試作したのは歯車や電源を供給するコネクターなど。樹脂にシンクロトロン光を当てて成形し、電気メッキを施して仕上げる。
シンクロトロン光は紫外線や可視光線に比べて波長のぶれが少なく、安定的で高いエネルギーを持つため、精密な成形が
可能になったという。
九州大学理学研究院の武田信一教授(構造物性)は「歯車一つとっても、これまでのサイズは1ミリ以上。これほどのサイズの
素材で実用化された機械は見たことがない」という。現在、顕微鏡を使ってピンセットで組み立て、歯車が駆動するかどうかの
実験に入っている。
極小部品ができることは、ミリ単位以下の極小機械の製作につながる。医学分野では、小型化が進む胃カメラや内視鏡
体液の排出や薬剤の注入に使われる金属管「カテーテル」などへの応用が期待できる。
血管の中を通し、手術や写真撮影をする全く新しい医療器具ができる可能性がある。
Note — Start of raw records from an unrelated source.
File: config.mk
export PLATFORM = sky130hd
export DESIGN_NAME = cha_ctrl
export DESIGN_NICKNAME = d
export VERILOG_FILES = /design/src/design/cha_pkg.sv /design/src/design/cha_ctrl.sv
export SDC_FILE = /design/constraint.sdc
export NUM_CORES = 1
export LEC_CHECK = 0
export BUFFER_PORTS_ARGS = -buffer_cell sky130_fd_sc_hd__clkbuf_2
export CAP_MARGIN = 20
export CORE_MARGIN = 5
export CORE_UTILIZATION = 41
export CTS_CLUSTER_DIAMETER = 60
export DETAILED_ROUTE_END_ITERATION = 8
export PLACE_DENSITY = 0.75
export REMOVE_ABC_BUFFERS = 1
export SYNTH_ARGS = -nofsm -noshare
export SYNTH_HDL_FRONTEND = slang
export SYNTH_SLANG_ARGS = --single-unit
File: constraint.sdc
create_clock -name clk -period 1.3 [get_ports clk]
set_input_delay 0.26 -clock clk [delete_from_list [all_inputs] [get_ports clk]]
set_output_delay 0.26 -clock clk [all_outputs]
set_load 0.1 [all_outputs]
File: src/design/cha_pkg.sv
// ----------------------------------------------------------------------------
// cha_pkg: shared constants, types and helpers for the convex hull area core
// Holds the sizing constants, the controller/datapath command and status
// bundles, and the coordinate helpers used by the datapath.
// ----------------------------------------------------------------------------
package cha_pkg;

  localparam int MAX_POINTS = 1024;
  localparam int COORD_BITS = 24;
  localparam int AREA_BITS  = 50;

  localparam int ADDR_BITS = $clog2(MAX_POINTS);
  localparam int CNT_BITS  = $clog2(MAX_POINTS + 1);
  localparam int W_BITS    = CNT_BITS + 1;
  localparam int EXT_BITS  = CNT_BITS + 2;
  localparam int PT_BITS   = 2 * COORD_BITS;
  localparam int REL_BITS  = COORD_BITS + 1;
  localparam int OPD_BITS  = COORD_BITS + 2;
  localparam int PROD_BITS = 2 * OPD_BITS;
  localparam int DIFF_BITS = PROD_BITS + 1;
  localparam int L1_BITS   = REL_BITS + 1;

  // operand selection for the shared cross product unit
  localparam logic [1:0] MODE_SORT = 2'd0;
  localparam logic [1:0] MODE_TURN = 2'd1;
  localparam logic [1:0] MODE_AREA = 2'd2;

  typedef struct packed {
    logic       load;
    logic       clear_set;
    logic       sort_init;
    logic       next_pass;
    logic       next_run;
    logic       merge_rd;
    logic       merge_wr;
    logic       op_load;
    logic [1:0] mode;
    logic       scan_init;
    logic       scan_rd;
    logic       scan_latch;
    logic       skip;
    logic       stk_rd;
    logic       push;
    logic       pop;
    logic       area_init;
    logic       area_rd;
    logic       acc_add;
    logic       out_load;
  } cha_cmd_t;

  typedef struct packed {
    logic sort_done;
    logic run_done;
    logic pass_end;
    logic scan_end;
    logic v_zero;
    logic top_zero;
    logic turn_left;
    logic area_end;
    logic out_free;
  } cha_stat_t;

  function automatic logic signed [REL_BITS-1:0] rel_coord(
    input logic [COORD_BITS-1:0] c,
    input logic [COORD_BITS-1:0] a
  );
    rel_coord = $signed({c[COORD_BITS-1], c}) - $signed({a[COORD_BITS-1], a});
  endfunction

  function automatic logic signed [OPD_BITS-1:0] widen(
    input logic signed [REL_BITS-1:0] v
  );
    widen = $signed({v[REL_BITS-1], v});
  endfunction

  function automatic logic [L1_BITS-1:0] l1_norm(
    input logic signed [REL_BITS-1:0] vx,
    input logic signed [REL_BITS-1:0] vy
  );
    logic [REL_BITS-1:0] ax;
    logic [REL_BITS-1:0] ay;
    ax = vx[REL_BITS-1] ? $unsigned(-vx) : $unsigned(vx);
    ay = vy[REL_BITS-1] ? $unsigned(-vy) : $unsigned(vy);
    l1_norm = {1'b0, ax} + {1'b0, ay};
  endfunction

endpackage

File: src/design/cha_ctrl.sv
// ----------------------------------------------------------------------------
// cha_ctrl: sequencer for load, merge sort, Graham scan and area sum
// Steps through the phases and issues one command bundle per cycle.
// ----------------------------------------------------------------------------
module cha_ctrl import cha_pkg::*; (
  input  logic      clk,
  input  logic      rst,
  input  logic      in_valid,
  input  logic      last_point,
  input  cha_stat_t stat,
  output logic      in_stall,
  output cha_cmd_t  cmd
);

  localparam logic [4:0] ST_IDLE   = 5'd0;
  localparam logic [4:0] ST_SORT   = 5'd1;
  localparam logic [4:0] ST_P_CHK  = 5'd2;
  localparam logic [4:0] ST_M_RD   = 5'd3;
  localparam logic [4:0] ST_M_OP   = 5'd4;
  localparam logic [4:0] ST_M_MUL  = 5'd5;
  localparam logic [4:0] ST_M_DIF  = 5'd6;
  localparam logic [4:0] ST_M_WR   = 5'd7;
  localparam logic [4:0] ST_M_CHK  = 5'd8;
  localparam logic [4:0] ST_M_RUN  = 5'd9;
  localparam logic [4:0] ST_C_INIT = 5'd10;
  localparam logic [4:0] ST_C_RD   = 5'd11;
  localparam logic [4:0] ST_C_LAT  = 5'd12;
  localparam logic [4:0] ST_C_CHK  = 5'd13;
  localparam logic [4:0] ST_K_RD   = 5'd14;
  localparam logic [4:0] ST_K_OP   = 5'd15;
  localparam logic [4:0] ST_K_MUL  = 5'd16;
  localparam logic [4:0] ST_K_DIF  = 5'd17;
  localparam logic [4:0] ST_K_DEC  = 5'd18;
  localparam logic [4:0] ST_A_INIT = 5'd19;
  localparam logic [4:0] ST_A_RD   = 5'd20;
  localparam logic [4:0] ST_A_OP   = 5'd21;
  localparam logic [4:0] ST_A_MUL  = 5'd22;
  localparam logic [4:0] ST_A_DIF  = 5'd23;
  localparam logic [4:0] ST_A_ACC  = 5'd24;
  localparam logic [4:0] ST_DONE   = 5'd25;

  logic [4:0] state;
  logic [4:0] state_next;
  logic       accept;

  assign in_stall = (state != ST_IDLE);
  assign accept   = in_valid && (state == ST_IDLE);

  always_comb begin
    cmd        = '0;
    state_next = state;
    case (state)
      ST_IDLE: begin
        cmd.load = accept;
        if (accept && last_point) begin
          state_next = ST_SORT;
        end
      end
      ST_SORT: begin
        cmd.sort_init = 1'b1;
        state_next    = ST_P_CHK;
      end
      ST_P_CHK: begin
        state_next = stat.sort_done ? ST_C_INIT : ST_M_RD;
      end
      ST_M_RD: begin
        cmd.merge_rd = 1'b1;
        state_next   = ST_M_OP;
      end
      ST_M_OP: begin
        cmd.op_load = 1'b1;
        cmd.mode    = MODE_SORT;
        state_next  = ST_M_MUL;
      end
      ST_M_MUL: state_next = ST_M_DIF;
      ST_M_DIF: state_next = ST_M_WR;
      ST_M_WR: begin
        cmd.merge_wr = 1'b1;
        state_next   = ST_M_CHK;
      end
      ST_M_CHK: begin
        if (stat.run_done) begin
          cmd.next_run = 1'b1;
          state_next   = ST_M_RUN;
        end else begin
          state_next = ST_M_RD;
        end
      end
      ST_M_RUN: begin
        if (stat.pass_end) begin
          cmd.next_pass = 1'b1;
          state_next    = ST_P_CHK;
        end else begin
          state_next = ST_M_RD;
        end
      end
      ST_C_INIT: begin
        cmd.scan_init = 1'b1;
        state_next    = ST_C_RD;
      end
      ST_C_RD: begin
        if (stat.scan_end) begin
          state_next = ST_A_INIT;
        end else begin
          cmd.scan_rd = 1'b1;
          state_next  = ST_C_LAT;
        end
      end
      ST_C_LAT: begin
        cmd.scan_latch = 1'b1;
        state_next     = ST_C_CHK;
      end
      ST_C_CHK: begin
        if (stat.v_zero) begin
          cmd.skip   = 1'b1;
          state_next = ST_C_RD;
        end else begin
          state_next = ST_K_RD;
        end
      end
      ST_K_RD: begin
        if (stat.top_zero) begin
          cmd.push   = 1'b1;
          state_next = ST_C_RD;
        end else begin
          cmd.stk_rd = 1'b1;
          state_next = ST_K_OP;
        end
      end
      ST_K_OP: begin
        cmd.op_load = 1'b1;
        cmd.mode    = MODE_TURN;
        state_next  = ST_K_MUL;
      end
      ST_K_MUL: state_next = ST_K_DIF;
      ST_K_DIF: state_next = ST_K_DEC;
      ST_K_DEC: begin
        if (stat.turn_left) begin
          cmd.push   = 1'b1;
          state_next = ST_C_RD;
        end else begin
          cmd.pop    = 1'b1;
          state_next = ST_K_RD;
        end
      end
      ST_A_INIT: begin
        cmd.area_init = 1'b1;
        state_next    = ST_A_RD;
      end
      ST_A_RD: begin
        if (stat.area_end) begin
          state_next = ST_DONE;
        end else begin
          cmd.area_rd = 1'b1;
          state_next  = ST_A_OP;
        end
      end
      ST_A_OP: begin
        cmd.op_load = 1'b1;
        cmd.mode    = MODE_AREA;
        state_next  = ST_A_MUL;
      end
      ST_A_MUL: state_next = ST_A_DIF;
      ST_A_DIF: state_next = ST_A_ACC;
      ST_A_ACC: begin
        cmd.acc_add = 1'b1;
        state_next  = ST_A_RD;
      end
      ST_DONE: begin
        if (stat.out_free) begin
          cmd.out_load  = 1'b1;
          cmd.clear_set = 1'b1;
          state_next    = ST_IDLE;
        end
      end
      default: begin
        state_next = ST_IDLE;
      end
    endcase
  end

  always_ff @(posedge clk) begin
    if (rst) begin
      state <= ST_IDLE;
    end else begin
      state <= state_next;
    end
  end

endmodule

==> impl_metrics.toml, run 1 <==
[clock_network]
h-tree-depth = 1
ctsHoldBuffers = 0
postCtsSetupBuffers = 26
post_cts_resize_count = 79
clockBufferDepth = 2
numCtsBuffers = 3
cts_root_buf = "clkbuf_4"
cts.sinks = 5

[die]
ios = 35
row_count = 15
die_x_um = 52.54
fp.dieH_um = 52.54
start_util_pct = 42.97

[synth]
syn_area_um2 = 742.0
synth_area_per_cell_um2 = 6.625
ys_warn_count = 0
yosys.area.top_type_share_pct = 13.49
async_flop_share_pct = 0
synth_edf_count = 0
ys_seq_elements = 5
ys_types = 37
synth_area_leader_cell = "dfxtp_1"
synth.area.top_cells = "dfxtp_1 13%, nor2_1 7.1%, a21oi_1 5.4%"
syn_inst = 112
ys_seq_area_share_pct = 13.49
synthFlopType = "dfxtp_1"

[place]
io_buffer_count = 34
gp_congestion = 0.9992
hpwlAfterDp_um = 2686

[run_status]
outcome = "stopped before the end"
haltStage = "4_1_cts"
toolErrorMsg = "[ERROR DPL-0038] Utilization greater than 100%, impossible to legalize"
[cells by family after synthesis]
kind of cell	synth area share (%)
buf+inv	12.31
compound gates	27.66
simple gates	46.54
flops	13.49
[cells in the mapped netlist (2+ instances only)]
cell type	instances
nor2_1	14
a21oi_1	8
nor3_1	8
buf_2	7
nand2_1	7
nand2b_1	6
and2_1	5
and3_1	5
dfxtp_1	5
a31oi_1	4
inv_1	4
nand3_1	3
nand3b_1	3
o22ai_1	3
buf_4	2
buf_6	2
nor2b_1	2
nor3_2	2
o21ai_0	2
o21bai_1	2
o31ai_1	2
[per-stage QoR]
step                      area (um^2)  worst slack [ns]  cells  hold WS, ns  util (%)
after global placement           1438           -0.2074    191       0.5100     83.26
after floorplan                 665.6            -3.900    100       0.3291         -
after detailed placement         1438           -0.3053    191       0.5126     83.26
==> run 2: changes to the inputs <==
--- a/config.mk
+++ b/config.mk
@@ -7,11 +7,10 @@
 export LEC_CHECK = 0
 export BUFFER_PORTS_ARGS = -buffer_cell sky130_fd_sc_hd__clkbuf_2
 export CAP_MARGIN = 20
-export CORE_MARGIN = 5
-export CORE_UTILIZATION = 41
-export CTS_CLUSTER_DIAMETER = 60
+export CORE_AREA = 5 5 66 68
 export DETAILED_ROUTE_END_ITERATION = 8
-export PLACE_DENSITY = 0.75
+export DIE_AREA = 0 0 71 73
+export PLACE_DENSITY_LB_ADDON = 0.15
 export REMOVE_ABC_BUFFERS = 1
 export SYNTH_ARGS = -nofsm -noshare
 export SYNTH_HDL_FRONTEND = slang
==> constraint.sdc (replaced) <==
create_clock -name clk -period 1.7 [get_ports clk]
set_input_delay 0.34 -clock clk [delete_from_list [all_inputs] [get_ports clk]]
set_output_delay 0.34 -clock clk [all_outputs]
set_load 0.1 [all_outputs]
==> run 2 against run 1 <==
  * The flow now finishes, with violations (setup timing)
  * Synthesized cell count unchanged
  * Synthesized area unchanged
==> impl_metrics.toml, run 2 <==
[run_status]
outcome = "finished, violations left"
violations = "setup timing"

[worst_setup_path]
worstSetupStartpoint = "state[4]"
start_kind = "register"
critical_path_class = "register to primary output"
required_ns = 1.36
timing.reg2reg.worst_path_depth = 7
cp_max_fo = 3
timing.rr.end = "state[0]"
end_kind = "primary output"
reg2reg_from = "state[3]"
regToRegSetupSlack_ns = 0.08
cp.arrival_ns = 1.44
setup.worst_path.end = "cmd[5]"

[synth]
synth.area.top_cells = "dfxtp_1 13%, nor2_1 7.1%, a21oi_1 5.4%"
yosys.area.top_type_share_pct = 13.49
syn_area_um2 = 742.0
synth_area_per_cell_um2 = 6.625
synthFlopType = "dfxtp_1"
async_flop_share_pct = 0
yosysMostFrequentCell = "nor2_1"
synth_edf_count = 0
syn_inst = 112
ys_types = 37
ys_warn_count = 0
ys_seq_area_share_pct = 13.49
yosys-top-cells-count = "14 x nor2_1, 8 x a21oi_1, 8 x nor3_1, 7 x buf_2, 7 x nand2_1"
ys_seq_elements = 5
synth_area_leader_cell = "dfxtp_1"

[power]
power.leakage_nw = 0.7819
p_seq_share_pct = 10.4
p_sw_share_pct = 49.89
p_comb_share_pct = 80.7
irDropWorstVdd_v = 0.0005056
pwr-share-clk_pct = 8.9
total_power_w = 0.002453
cellPowerDensity_nw_per_um2 = 1284
intPower_w = 0.001229
p_switching_w = 0.001224

[place]
place_ws_ns = 0.01402
dpl-instance-area_um2 = 1471
gp_congestion = 0.8728
hpwlAfterDp_um = 2616
io_buffer_count = 34

[detailed_routing]
post_drt_wl_per_cell_um = 15.85
drc_errors = 0
num_vias = 1146
first_pass_iters = 4
drtAntennaViolNets = 0
routed_via_density = 4.918
routed_wl_um = 3693
drtIter0Drc = 62

[hold_path]
hold_class = "primary input to register"

[cells_and_area]
final_common_cell = "buf_4"
areaGrowthSynthToFinish_pct = 157.5
final_cell_mix = "32 x buf_4, 27 x buf_12, 12 x clkbuf_2"
fin_util_pct = 50.30
largest_reg_flops = 5
nets = 197
finish.instance_area_um2 = 1911
fillCellCount = 361
drive_above_1_share_pct = 67.21
n_antenna_cell = 0
top_regs = "state: 5 flops"
regMostFlops = "state"

[sta]
worstMarginPinSlew_ns = 0.3654
drv_slew = 0
rsz0062_at_grt = "yes"
fin_ws_ns = -0.07553
max_freq_mhz = 563.2
min_period_ns = 1.776
finalSetupViolCount = 6
post-route-period-util_pct = 104.4
whs_ns = 0.3939
timing_hold_violations_final = 0
relSlewSlack_pct = 75.58
skew_ns = 0.0001571

[clock_network]
h-tree-depth = 1
cts_tree = "built"
cts.sinks = 5
cts.clk_slew.worst_paths_ns = 0.04
clockBufferDepth = 2
ctsHoldBuffers = 0
cts_root_buf = "clkbuf_8"
numCtsBuffers = 3
clk_latency_ns = 0.22

[global_routing]
grt_pass1_wl_um = 5775
grt.overflow.total = 0
antenna_found_initial = 0
grt_max_degree = 15
top_usage_layer = "met2"
grt_pass1_vias = 1170
grt_usage_pct = 13.84
grt_util_met2_pct = 24.61
use_met3_pct = 2.479
use_met1_pct = 16.54

[run]
drv_cap = 0

[die]
start_util_pct = 19.53
coreArea_um2 = 3799
row_count = 23
ios = 35
die_x_um = 71
fp.dieH_um = 73
fp.dieArea_um2 = 5183
[run 2: cell counts after synthesis]
No cell type changed its count.
[run 2: layout make-up]
type / count / area, um^2 / area share [%]
timing repair buffer: 79 / 944.7 / 49.44
multi-input combinational: 91 / 724.4 / 37.92
sequential: 5 / 118.9 / 6.221
tap: 50 / 62.56 / 3.274
clock buffer: 4 / 45.04 / 2.358
inverter: 4 / 15.01 / 0.7859
[run 2: stage by stage]
step | cells | TNS [ns]
after detailed placement | 213 | 0
after floorplan | 100 | -24.47
after CTS | 224 | -0.4104
after global routing | 233 | -1.155
after global placement | 213 | 0
final | 233 | -0.3415
[run 2: worst min-delay path by stage]
stage / from / endpoint / slack [ns] / cells after the start
6_report: rst / state[0] / 0.39 / 2
5_1_grt: rst / state[1] / 0.40 / 2
4_1_cts: rst / state[0] / 0.38 / 2
3_5_place_dp: rst / state[1] / 0.61 / 2
3_3_place_gp: rst / state[1] / 0.62 / 2
2_1_floorplan: rst / state[4] / 0.41 / 1
[run 2: power by group through the flow]
stage                     registers (W)  logic, W  clock network (W)
after floorplan                0.000251  0.000820                  0
after global placement         0.000224   0.00155                  0
after detailed placement       0.000231   0.00153                  0
after CTS                      0.000240   0.00175           0.000224
after global routing           0.000257   0.00208           0.000230
final                          0.000256   0.00198           0.000218
[run 2: kinds of logic (layout without fill, tap and decap cells)]
logic type	count (synthesis)	after routing	synth area share, %
buf+inv	16	87	12.31
flops	5	5	13.49
simple gates	61	61	46.54
compound gates	30	30	27.66
[run 2: what timing repair did]
item / in CTS / in global routing
pin swaps: 3 / 10
buffers inserted: 7 / 8
resized for setup: 30 / 30
endpoints found under the setup margin: 22 / 21
gates cloned: 0 / 1
[run 2: critical path: stages, from the launching register on]
cell     delay, ns
dfxtp_4       0.36
or3b_4        0.43
nor2_4        0.10
a32o_2        0.15
buf_12        0.17
[run 2: layer usage]
layer  share of wire, %  vias to the layer above
met5                  0                        -
met2                 50                       49
li1                   -                      551
met4                3.3                        0
met1                 41                      534
met3                5.8                       12
Note: power is estimated with default switching activity, not from simulation.
==> run 3: changes to the inputs <==
--- a/config.mk
+++ b/config.mk
@@ -10,7 +10,7 @@
 export CORE_AREA = 5 5 66 68
 export DETAILED_ROUTE_END_ITERATION = 8
 export DIE_AREA = 0 0 71 73
-export PLACE_DENSITY_LB_ADDON = 0.15
+export PLACE_DENSITY = 0.45
 export REMOVE_ABC_BUFFERS = 1
 export SYNTH_ARGS = -nofsm -noshare
 export SYNTH_HDL_FRONTEND = slang
==> run 3 against run 2 <==
  * Via count shrank 2.8%
  * Worst hold slack lost 0.025 ns
  * The flow still finishes with violations (setup timing)
  * Clock skew grew 0.0035 ns
  * Critical path depth is the same
==> impl_metrics.toml, run 3 (synthesis gave the netlist of run 2 again) <==
[cells_and_area]
final_common_cell = "buf_4"
finish.instance_area_um2 = 1690
nets = 190
top_regs = "state: 5 flops"
n_antenna_cell = 0
final_cell_mix = "30 x buf_4, 22 x buf_12, 13 x nor2_1"
largest_reg_flops = 5
regArea_um2 = 113.9
multi_input_area_um2 = 638.1
fillCellCount = 390
regMostFlops = "state"
areaGrowthSynthToFinish_pct = 127.8
drive_above_1_share_pct = 60.23

[hold_path]
hold_class = "primary input to register"

[detailed_routing]
drtIter0Drc = 83
num_vias = 1114
routed_via_density = 4.929
post_drt_wl_per_cell_um = 15.54
drc_errors = 0
first_pass_iters = 4
drtAntennaViolNets = 0
routed_wl_um = 3513

[sta]
skew_ns = 0.003702
fin_ws_ns = -0.1034
min_period_ns = 1.803
timing_hold_violations_final = 0
whs_ns = 0.3691
relSlewSlack_pct = 77.99
tns_ns = -0.5841
drv_slew = 0
worstMarginPinSlew_ns = 0.3293
post-route-period-util_pct = 106.1
max_freq_mhz = 554.5
finalSetupViolCount = 11
rsz0062_at_grt = "yes"

[die]
fp.dieH_um = 73
row_count = 23
die_x_um = 71
ios = 35
start_util_pct = 19.53
coreArea_um2 = 3799
fp.dieArea_um2 = 5183

[clock_network]
cts_root_buf = "clkbuf_8"
cts_tree = "built"
cts.clk_slew.worst_paths_ns = 0.04
numCtsBuffers = 3
cts.sinks = 5
clk_latency_ns = 0.22
ctsHoldBuffers = 0
clockBufferDepth = 2
h-tree-depth = 1

[place]
io_buffer_count = 34
dpl-instance-area_um2 = 1424
hpwlAfterDp_um = 2470
gp_congestion = 0.9869

[power]
cellPowerDensity_nw_per_um2 = 1291
power.leakage_nw = 0.7174
irDropWorstVdd_v = 0.001268
total_power_w = 0.002183

[worst_setup_path]
start_kind = "register"
required_ns = 1.36
max_stage_delay_ns = 0.44
critPathBufInv = 1
critical_path.cell_chain = "or3b_4 > nor2_4 > a32o_2 > buf_12"
cp_max_fo = 5
critical_path_class = "register to primary output"
cp.arrival_ns = 1.46
end_kind = "primary output"
critPathTopFamily = "simple AND/OR/NAND/NOR gates"
crit_path_top_delay_cell = "or3b_4"

[global_routing]
antenna_found_initial = 0
grt_usage_pct = 13.57
grt_max_degree = 14
grt_pass1_vias = 1105
grt.overflow.total = 0
grt_pass1_wl_um = 5554

[run_status]
violations = "setup timing"
outcome = "finished, violations left"

[run]
drv_cap = 0
[run 3: power by group]
group          internal (W)  leakage (nW)  switching [W]
logic              0.000731         0.651       0.000970
registers          0.000168        0.0439      0.0000941
clock network      0.000161        0.0228      0.0000588
total               0.00106         0.717        0.00112
[run 3: final timing paths]
path                  from        to  slack (ns)  depth (start not counted)
setup / recovery  state[2]    cmd[5]       -0.10                          4
hold / removal         rst  state[2]        0.37                          2
setup reg to reg  state[4]  state[0]        0.12                          7
hold reg to reg   state[2]  state[3]        0.68                          3
[run 3: through the flow]
step                      setup slack [ns]  instances  utilization [%]
after global placement             0.02265        210            37.48
after CTS                          -0.1023        222            42.69
after detailed placement          -0.02216        210            37.48
after floorplan                     -3.580        100                -
final                              -0.1034        226            44.50
after global routing               -0.1401        226            44.50
[run 3: repair_timing]
item,CTS,global route
setup endpoints to repair,22,21
hold endpoints to repair,0,0
gates resized for setup,29,11
buffers inserted,8,4
pin swaps,7,5
[run 3: final cells by class]
cell class / count / share of cell area, %
clock buffers: 4 / 2.665
repair buffers: 72 / 48.26
flip-flops and latches: 5 / 6.736
well taps: 50 / 3.701
multi-input cells: 91 / 37.75
inverters: 4 / 0.8882
[run 3: worst register-to-register path, stage by stage (launching register included)]
cell and delay, ns:
dfxtp_2 0.35, buf_6 0.14, nand3b_1 0.15, buf_4 0.18, buf_4 0.12, nor3_2 0.18, a2111oi_1 0.09, a311oi_1 0.28
[run 3: layer usage]
metal	vias up	track usage, %	wire, um
met2	49	23.38	1755
li1	535	-	-
met3	2	3.444	255
met1	528	16.75	1483
met4	0	3.758	18
met5	-	0	0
これまでミリ単位の金属部品を組み込んだ
センサーやスイッチはあったが、複雑な構造のマイクロマシンは世界で例がないという。
武田教授は部品を組み立てる装置の開発など実用化に向けた課題は山積しているとした上で、「世界初の試みで、さまざまな
産業利用の可能性を秘めている。最先端技術は特殊性の高い中小企業から出てくることが多く、産官学で育てていくべき」という。
田口社長は「超精密部品がきちんと動き、量産化できれば医療分野をはじめ、社会へ与えるインパクトは大きい。
自社でマイクロマシンを作るのが夢だが、まずは部品を採用する企業を探したい」と話す。